* Work instructions *
Would you please retype, exactly, the lines of the listing below between the line with "assign instr_valid_o = ~redirect_i" and the line with "if (!rst_ni) begin", inclusive?

Records provided section start

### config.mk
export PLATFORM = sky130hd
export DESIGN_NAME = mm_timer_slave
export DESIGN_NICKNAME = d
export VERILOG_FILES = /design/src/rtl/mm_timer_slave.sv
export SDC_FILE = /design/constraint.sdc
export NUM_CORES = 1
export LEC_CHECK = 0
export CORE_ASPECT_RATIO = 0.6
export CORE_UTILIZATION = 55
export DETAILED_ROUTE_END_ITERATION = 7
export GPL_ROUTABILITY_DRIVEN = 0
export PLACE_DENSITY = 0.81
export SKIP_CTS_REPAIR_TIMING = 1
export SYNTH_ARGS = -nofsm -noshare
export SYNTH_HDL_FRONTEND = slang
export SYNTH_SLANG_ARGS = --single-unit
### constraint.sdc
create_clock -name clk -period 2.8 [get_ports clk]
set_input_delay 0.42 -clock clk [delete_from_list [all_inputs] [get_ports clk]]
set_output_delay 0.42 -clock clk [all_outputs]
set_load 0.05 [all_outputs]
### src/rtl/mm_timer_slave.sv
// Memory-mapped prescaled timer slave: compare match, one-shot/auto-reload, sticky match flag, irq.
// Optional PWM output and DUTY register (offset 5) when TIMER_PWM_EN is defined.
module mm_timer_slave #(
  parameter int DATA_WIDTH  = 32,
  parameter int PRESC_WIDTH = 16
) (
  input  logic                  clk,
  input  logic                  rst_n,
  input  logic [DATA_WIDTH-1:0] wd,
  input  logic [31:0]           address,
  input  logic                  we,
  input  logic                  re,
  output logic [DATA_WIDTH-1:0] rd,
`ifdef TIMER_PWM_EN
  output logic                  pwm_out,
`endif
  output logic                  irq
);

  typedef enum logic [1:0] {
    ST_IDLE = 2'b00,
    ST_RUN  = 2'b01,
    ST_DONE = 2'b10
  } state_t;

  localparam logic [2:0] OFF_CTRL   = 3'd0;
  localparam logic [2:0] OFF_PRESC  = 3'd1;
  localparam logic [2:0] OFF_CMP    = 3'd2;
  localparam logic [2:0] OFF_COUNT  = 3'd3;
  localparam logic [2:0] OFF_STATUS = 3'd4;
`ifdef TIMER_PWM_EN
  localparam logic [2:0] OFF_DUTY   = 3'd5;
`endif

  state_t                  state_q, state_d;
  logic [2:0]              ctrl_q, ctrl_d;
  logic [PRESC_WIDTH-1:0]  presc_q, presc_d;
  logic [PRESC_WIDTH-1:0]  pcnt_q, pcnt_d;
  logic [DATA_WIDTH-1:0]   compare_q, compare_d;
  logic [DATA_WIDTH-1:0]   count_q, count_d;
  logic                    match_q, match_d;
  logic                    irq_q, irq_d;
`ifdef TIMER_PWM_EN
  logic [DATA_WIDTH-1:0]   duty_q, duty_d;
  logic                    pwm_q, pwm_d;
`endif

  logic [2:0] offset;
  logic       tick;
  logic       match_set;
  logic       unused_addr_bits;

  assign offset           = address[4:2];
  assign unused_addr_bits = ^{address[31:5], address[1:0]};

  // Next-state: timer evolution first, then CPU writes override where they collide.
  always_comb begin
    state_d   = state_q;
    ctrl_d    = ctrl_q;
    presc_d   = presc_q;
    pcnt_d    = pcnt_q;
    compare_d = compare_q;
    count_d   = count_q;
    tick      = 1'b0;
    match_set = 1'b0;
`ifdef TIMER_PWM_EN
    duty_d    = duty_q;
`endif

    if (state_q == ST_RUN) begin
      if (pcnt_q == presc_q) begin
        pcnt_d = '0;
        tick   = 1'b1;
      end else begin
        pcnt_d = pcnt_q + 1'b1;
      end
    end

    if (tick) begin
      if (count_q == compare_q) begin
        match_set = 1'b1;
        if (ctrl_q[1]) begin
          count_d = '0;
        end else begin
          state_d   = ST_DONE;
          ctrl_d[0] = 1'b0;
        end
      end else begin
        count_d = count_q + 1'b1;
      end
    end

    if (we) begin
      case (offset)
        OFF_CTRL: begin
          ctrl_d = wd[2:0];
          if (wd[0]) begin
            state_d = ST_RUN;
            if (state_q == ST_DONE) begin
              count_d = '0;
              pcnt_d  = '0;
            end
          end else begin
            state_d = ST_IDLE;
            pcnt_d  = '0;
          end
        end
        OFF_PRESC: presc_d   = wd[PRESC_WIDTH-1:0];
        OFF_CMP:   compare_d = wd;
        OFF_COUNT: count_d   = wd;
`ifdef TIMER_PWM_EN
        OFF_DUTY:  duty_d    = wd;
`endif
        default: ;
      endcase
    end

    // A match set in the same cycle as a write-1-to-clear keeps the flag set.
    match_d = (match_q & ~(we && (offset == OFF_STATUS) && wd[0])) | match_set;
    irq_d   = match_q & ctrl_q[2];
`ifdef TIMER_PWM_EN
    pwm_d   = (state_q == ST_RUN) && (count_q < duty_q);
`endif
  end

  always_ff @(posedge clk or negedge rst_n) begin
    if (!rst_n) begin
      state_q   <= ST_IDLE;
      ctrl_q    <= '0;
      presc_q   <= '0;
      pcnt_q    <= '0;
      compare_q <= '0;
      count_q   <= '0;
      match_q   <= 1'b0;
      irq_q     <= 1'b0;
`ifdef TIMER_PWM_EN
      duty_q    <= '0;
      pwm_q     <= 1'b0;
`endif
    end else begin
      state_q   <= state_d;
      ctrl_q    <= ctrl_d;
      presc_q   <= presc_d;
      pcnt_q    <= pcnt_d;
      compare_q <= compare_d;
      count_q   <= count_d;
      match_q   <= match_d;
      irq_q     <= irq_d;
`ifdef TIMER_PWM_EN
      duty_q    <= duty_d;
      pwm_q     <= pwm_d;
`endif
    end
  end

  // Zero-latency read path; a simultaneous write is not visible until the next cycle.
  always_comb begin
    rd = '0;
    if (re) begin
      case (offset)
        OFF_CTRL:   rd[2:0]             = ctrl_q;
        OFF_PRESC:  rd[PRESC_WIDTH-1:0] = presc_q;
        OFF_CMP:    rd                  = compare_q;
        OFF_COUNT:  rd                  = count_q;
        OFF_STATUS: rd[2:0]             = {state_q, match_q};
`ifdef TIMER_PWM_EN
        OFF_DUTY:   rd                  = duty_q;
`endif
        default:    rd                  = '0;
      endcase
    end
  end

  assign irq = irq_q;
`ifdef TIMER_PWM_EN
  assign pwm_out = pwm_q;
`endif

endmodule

Records provided section end
Records provided section start

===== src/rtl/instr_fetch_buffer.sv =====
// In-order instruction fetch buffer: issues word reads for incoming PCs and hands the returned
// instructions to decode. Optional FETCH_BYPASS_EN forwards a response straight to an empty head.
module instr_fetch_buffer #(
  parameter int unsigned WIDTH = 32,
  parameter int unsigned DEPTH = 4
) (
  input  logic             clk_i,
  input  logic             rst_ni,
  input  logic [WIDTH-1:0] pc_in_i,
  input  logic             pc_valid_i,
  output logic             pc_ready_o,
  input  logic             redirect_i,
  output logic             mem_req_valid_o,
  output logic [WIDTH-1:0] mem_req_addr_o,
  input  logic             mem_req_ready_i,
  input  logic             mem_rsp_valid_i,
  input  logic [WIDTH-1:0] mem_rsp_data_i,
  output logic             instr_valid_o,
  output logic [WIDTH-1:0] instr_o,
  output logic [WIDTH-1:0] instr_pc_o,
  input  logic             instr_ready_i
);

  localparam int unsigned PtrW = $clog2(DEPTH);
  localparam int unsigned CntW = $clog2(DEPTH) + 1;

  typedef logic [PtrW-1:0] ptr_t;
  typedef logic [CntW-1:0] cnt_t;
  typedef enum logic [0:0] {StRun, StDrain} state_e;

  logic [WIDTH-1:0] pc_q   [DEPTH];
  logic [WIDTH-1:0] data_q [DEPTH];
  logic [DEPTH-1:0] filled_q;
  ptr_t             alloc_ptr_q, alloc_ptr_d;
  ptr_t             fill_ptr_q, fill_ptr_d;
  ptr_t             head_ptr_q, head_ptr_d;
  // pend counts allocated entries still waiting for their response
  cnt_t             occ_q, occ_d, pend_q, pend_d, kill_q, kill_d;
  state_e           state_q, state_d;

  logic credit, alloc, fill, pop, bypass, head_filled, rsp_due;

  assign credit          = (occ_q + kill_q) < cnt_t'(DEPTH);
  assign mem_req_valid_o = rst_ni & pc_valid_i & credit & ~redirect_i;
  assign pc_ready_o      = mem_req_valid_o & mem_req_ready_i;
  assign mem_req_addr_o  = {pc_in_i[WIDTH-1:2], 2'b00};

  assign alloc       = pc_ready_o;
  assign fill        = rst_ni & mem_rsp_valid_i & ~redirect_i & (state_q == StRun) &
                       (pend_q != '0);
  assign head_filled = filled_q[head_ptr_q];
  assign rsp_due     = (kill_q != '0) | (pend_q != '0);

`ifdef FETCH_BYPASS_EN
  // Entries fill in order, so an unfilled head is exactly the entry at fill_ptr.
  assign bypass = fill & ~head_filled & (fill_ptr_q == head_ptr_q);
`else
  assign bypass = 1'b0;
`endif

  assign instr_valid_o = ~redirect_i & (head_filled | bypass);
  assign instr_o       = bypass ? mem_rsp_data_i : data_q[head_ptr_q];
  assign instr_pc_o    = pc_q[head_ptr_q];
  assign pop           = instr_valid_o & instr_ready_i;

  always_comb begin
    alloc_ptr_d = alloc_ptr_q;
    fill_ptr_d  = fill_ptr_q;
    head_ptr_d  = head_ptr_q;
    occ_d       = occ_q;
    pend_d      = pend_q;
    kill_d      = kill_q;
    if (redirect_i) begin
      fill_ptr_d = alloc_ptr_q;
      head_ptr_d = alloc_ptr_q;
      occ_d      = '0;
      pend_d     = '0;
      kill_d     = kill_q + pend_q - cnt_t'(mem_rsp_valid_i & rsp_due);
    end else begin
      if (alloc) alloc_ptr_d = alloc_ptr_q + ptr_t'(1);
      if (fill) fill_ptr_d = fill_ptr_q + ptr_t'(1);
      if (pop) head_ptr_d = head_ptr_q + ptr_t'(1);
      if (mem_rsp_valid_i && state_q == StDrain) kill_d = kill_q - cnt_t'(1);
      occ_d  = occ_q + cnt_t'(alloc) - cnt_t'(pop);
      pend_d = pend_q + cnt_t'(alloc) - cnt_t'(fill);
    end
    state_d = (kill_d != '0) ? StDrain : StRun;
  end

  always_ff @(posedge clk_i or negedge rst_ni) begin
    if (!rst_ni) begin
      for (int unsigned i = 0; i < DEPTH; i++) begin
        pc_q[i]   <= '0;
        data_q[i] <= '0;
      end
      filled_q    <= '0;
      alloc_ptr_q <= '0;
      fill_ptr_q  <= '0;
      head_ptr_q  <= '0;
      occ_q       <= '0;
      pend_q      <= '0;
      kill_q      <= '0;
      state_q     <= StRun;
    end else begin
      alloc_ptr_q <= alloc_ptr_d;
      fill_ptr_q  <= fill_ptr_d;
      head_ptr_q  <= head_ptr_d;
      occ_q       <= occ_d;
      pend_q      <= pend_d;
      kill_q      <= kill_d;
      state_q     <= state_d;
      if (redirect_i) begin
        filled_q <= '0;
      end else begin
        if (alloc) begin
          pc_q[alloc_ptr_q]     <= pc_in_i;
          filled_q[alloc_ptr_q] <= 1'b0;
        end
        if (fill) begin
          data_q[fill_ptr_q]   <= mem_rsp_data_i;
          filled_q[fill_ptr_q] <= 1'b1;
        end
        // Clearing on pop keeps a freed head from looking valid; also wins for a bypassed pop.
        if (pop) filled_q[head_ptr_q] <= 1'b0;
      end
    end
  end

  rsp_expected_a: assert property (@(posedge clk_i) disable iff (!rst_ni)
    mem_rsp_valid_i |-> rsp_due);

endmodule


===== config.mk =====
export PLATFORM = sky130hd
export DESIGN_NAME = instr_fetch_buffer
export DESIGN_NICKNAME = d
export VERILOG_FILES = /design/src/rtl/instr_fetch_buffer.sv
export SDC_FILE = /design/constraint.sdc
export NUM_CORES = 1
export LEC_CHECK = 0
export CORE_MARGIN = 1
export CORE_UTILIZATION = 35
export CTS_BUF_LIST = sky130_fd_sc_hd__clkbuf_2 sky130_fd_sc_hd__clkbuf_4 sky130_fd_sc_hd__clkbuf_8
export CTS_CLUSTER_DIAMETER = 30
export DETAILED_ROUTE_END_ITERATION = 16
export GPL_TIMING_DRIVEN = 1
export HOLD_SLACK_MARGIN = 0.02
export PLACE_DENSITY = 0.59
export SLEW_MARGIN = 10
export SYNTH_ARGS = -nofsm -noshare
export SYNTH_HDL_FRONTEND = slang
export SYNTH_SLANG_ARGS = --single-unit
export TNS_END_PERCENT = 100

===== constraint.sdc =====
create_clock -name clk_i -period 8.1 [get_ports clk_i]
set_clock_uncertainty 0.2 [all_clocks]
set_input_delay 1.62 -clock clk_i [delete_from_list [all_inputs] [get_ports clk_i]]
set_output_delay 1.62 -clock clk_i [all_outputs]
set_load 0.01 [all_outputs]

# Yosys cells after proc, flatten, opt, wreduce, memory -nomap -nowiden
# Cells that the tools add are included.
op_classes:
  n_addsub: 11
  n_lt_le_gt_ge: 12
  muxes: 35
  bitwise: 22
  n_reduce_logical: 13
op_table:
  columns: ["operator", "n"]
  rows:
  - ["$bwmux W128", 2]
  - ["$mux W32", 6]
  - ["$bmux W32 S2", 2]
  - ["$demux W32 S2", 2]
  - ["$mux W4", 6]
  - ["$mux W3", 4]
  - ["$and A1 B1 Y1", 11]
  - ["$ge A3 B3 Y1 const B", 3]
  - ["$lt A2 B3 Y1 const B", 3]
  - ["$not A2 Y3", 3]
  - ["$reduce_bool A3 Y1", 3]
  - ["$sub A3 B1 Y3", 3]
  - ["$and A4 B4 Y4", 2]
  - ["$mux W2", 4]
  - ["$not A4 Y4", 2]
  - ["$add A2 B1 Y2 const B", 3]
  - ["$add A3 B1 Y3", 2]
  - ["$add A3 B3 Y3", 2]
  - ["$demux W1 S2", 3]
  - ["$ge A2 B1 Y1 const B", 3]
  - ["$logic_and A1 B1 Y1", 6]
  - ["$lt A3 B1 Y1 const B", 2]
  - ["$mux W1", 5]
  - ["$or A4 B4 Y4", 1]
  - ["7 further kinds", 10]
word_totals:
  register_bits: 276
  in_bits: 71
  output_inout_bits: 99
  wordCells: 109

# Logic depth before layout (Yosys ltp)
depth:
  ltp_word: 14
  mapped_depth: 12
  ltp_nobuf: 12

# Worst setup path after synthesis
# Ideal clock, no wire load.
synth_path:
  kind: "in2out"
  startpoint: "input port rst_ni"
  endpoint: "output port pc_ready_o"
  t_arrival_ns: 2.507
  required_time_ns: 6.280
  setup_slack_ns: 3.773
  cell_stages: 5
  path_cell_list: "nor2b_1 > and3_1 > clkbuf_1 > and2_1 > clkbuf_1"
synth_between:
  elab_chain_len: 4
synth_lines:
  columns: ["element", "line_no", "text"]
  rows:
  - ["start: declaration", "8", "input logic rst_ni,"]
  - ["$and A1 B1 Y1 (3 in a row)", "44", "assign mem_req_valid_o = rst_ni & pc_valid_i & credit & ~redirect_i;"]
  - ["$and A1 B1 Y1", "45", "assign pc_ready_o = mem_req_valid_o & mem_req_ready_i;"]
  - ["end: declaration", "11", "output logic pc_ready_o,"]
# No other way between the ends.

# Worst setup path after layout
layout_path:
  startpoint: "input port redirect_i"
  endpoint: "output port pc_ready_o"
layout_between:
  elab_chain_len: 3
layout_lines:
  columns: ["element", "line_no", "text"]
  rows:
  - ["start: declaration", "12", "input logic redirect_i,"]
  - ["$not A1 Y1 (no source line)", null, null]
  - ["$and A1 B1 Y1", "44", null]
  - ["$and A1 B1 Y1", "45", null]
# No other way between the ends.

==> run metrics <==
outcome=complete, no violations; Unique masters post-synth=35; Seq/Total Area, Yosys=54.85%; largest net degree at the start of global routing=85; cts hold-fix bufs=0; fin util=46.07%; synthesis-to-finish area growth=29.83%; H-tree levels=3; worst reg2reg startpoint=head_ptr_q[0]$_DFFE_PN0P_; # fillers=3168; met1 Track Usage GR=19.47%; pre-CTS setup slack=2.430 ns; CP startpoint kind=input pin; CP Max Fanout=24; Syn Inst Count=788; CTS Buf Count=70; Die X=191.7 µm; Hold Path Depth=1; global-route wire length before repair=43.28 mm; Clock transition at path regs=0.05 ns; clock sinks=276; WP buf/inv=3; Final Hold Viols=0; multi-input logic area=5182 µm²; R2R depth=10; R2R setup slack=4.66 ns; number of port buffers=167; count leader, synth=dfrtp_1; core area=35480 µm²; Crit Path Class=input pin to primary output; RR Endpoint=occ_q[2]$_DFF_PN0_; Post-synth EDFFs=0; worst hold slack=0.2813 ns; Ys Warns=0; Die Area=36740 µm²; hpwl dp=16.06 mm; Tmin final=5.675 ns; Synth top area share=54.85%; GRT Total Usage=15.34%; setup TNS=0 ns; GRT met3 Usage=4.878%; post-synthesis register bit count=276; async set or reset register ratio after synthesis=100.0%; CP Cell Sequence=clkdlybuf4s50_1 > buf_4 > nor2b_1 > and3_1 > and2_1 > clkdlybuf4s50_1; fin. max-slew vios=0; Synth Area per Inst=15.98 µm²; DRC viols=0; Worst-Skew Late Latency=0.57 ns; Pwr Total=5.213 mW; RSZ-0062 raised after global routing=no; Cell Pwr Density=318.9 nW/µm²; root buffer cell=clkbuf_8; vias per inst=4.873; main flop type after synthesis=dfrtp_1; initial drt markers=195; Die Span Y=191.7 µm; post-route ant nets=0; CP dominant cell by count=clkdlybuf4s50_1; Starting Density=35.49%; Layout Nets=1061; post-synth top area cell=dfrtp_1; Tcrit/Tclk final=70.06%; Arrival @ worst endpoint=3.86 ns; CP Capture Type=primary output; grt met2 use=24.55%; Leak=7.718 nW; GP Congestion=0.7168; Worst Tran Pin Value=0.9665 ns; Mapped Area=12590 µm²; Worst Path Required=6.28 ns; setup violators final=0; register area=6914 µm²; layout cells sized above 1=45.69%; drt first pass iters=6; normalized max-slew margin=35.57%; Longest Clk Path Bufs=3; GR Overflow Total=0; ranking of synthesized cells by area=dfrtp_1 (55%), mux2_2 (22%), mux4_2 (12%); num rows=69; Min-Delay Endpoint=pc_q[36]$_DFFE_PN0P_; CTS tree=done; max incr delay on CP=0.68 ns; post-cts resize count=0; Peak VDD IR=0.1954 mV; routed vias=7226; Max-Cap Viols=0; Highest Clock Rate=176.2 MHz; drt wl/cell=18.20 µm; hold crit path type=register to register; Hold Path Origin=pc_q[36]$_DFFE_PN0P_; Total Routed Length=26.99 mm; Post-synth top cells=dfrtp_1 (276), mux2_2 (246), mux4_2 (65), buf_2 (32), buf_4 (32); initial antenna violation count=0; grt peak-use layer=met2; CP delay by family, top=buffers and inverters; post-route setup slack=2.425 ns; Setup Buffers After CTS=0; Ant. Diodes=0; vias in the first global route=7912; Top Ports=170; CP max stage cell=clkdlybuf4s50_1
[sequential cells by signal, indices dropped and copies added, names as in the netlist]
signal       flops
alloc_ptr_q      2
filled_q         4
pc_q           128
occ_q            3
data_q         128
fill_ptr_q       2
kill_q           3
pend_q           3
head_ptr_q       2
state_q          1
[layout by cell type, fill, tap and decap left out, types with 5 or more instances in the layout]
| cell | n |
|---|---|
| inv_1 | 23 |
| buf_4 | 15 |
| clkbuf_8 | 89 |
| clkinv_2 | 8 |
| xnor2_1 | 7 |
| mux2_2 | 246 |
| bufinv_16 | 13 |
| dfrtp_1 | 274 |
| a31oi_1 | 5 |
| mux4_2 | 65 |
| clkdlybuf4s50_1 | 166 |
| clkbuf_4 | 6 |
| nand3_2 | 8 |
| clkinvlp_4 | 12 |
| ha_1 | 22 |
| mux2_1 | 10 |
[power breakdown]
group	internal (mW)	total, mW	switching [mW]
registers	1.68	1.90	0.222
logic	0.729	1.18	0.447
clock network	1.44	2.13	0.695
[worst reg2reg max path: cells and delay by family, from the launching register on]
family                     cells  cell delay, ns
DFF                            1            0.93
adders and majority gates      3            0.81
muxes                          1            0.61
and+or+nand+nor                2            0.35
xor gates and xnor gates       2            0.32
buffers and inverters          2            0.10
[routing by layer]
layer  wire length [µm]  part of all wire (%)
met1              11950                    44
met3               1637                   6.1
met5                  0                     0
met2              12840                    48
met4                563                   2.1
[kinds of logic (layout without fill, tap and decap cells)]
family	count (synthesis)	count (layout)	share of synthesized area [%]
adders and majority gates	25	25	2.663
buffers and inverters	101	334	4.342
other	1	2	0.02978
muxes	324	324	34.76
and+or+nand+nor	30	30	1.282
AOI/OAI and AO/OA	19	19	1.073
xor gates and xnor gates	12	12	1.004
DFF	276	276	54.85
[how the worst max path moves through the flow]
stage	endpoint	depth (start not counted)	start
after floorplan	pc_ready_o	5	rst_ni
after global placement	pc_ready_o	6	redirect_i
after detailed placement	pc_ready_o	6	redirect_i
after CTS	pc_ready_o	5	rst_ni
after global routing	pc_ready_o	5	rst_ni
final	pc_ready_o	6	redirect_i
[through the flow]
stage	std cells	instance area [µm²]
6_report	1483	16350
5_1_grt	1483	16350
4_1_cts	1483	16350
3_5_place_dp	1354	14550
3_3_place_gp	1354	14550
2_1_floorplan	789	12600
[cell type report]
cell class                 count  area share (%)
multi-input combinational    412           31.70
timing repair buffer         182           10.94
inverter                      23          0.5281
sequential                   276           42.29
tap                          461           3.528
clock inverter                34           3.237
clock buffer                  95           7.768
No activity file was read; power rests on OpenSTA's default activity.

Records provided section end

* Output for this task *
  assign instr_valid_o = ~redirect_i & (head_filled | bypass);
  assign instr_o       = bypass ? mem_rsp_data_i : data_q[head_ptr_q];
  assign instr_pc_o    = pc_q[head_ptr_q];
  assign pop           = instr_valid_o & instr_ready_i;

  always_comb begin
    alloc_ptr_d = alloc_ptr_q;
    fill_ptr_d  = fill_ptr_q;
    head_ptr_d  = head_ptr_q;
    occ_d       = occ_q;
    pend_d      = pend_q;
    kill_d      = kill_q;
    if (redirect_i) begin
      fill_ptr_d = alloc_ptr_q;
      head_ptr_d = alloc_ptr_q;
      occ_d      = '0;
      pend_d     = '0;
      kill_d     = kill_q + pend_q - cnt_t'(mem_rsp_valid_i & rsp_due);
    end else begin
      if (alloc) alloc_ptr_d = alloc_ptr_q + ptr_t'(1);
      if (fill) fill_ptr_d = fill_ptr_q + ptr_t'(1);
      if (pop) head_ptr_d = head_ptr_q + ptr_t'(1);
      if (mem_rsp_valid_i && state_q == StDrain) kill_d = kill_q - cnt_t'(1);
      occ_d  = occ_q + cnt_t'(alloc) - cnt_t'(pop);
      pend_d = pend_q + cnt_t'(alloc) - cnt_t'(fill);
    end
    state_d = (kill_d != '0) ? StDrain : StRun;
  end

  always_ff @(posedge clk_i or negedge rst_ni) begin
    if (!rst_ni) begin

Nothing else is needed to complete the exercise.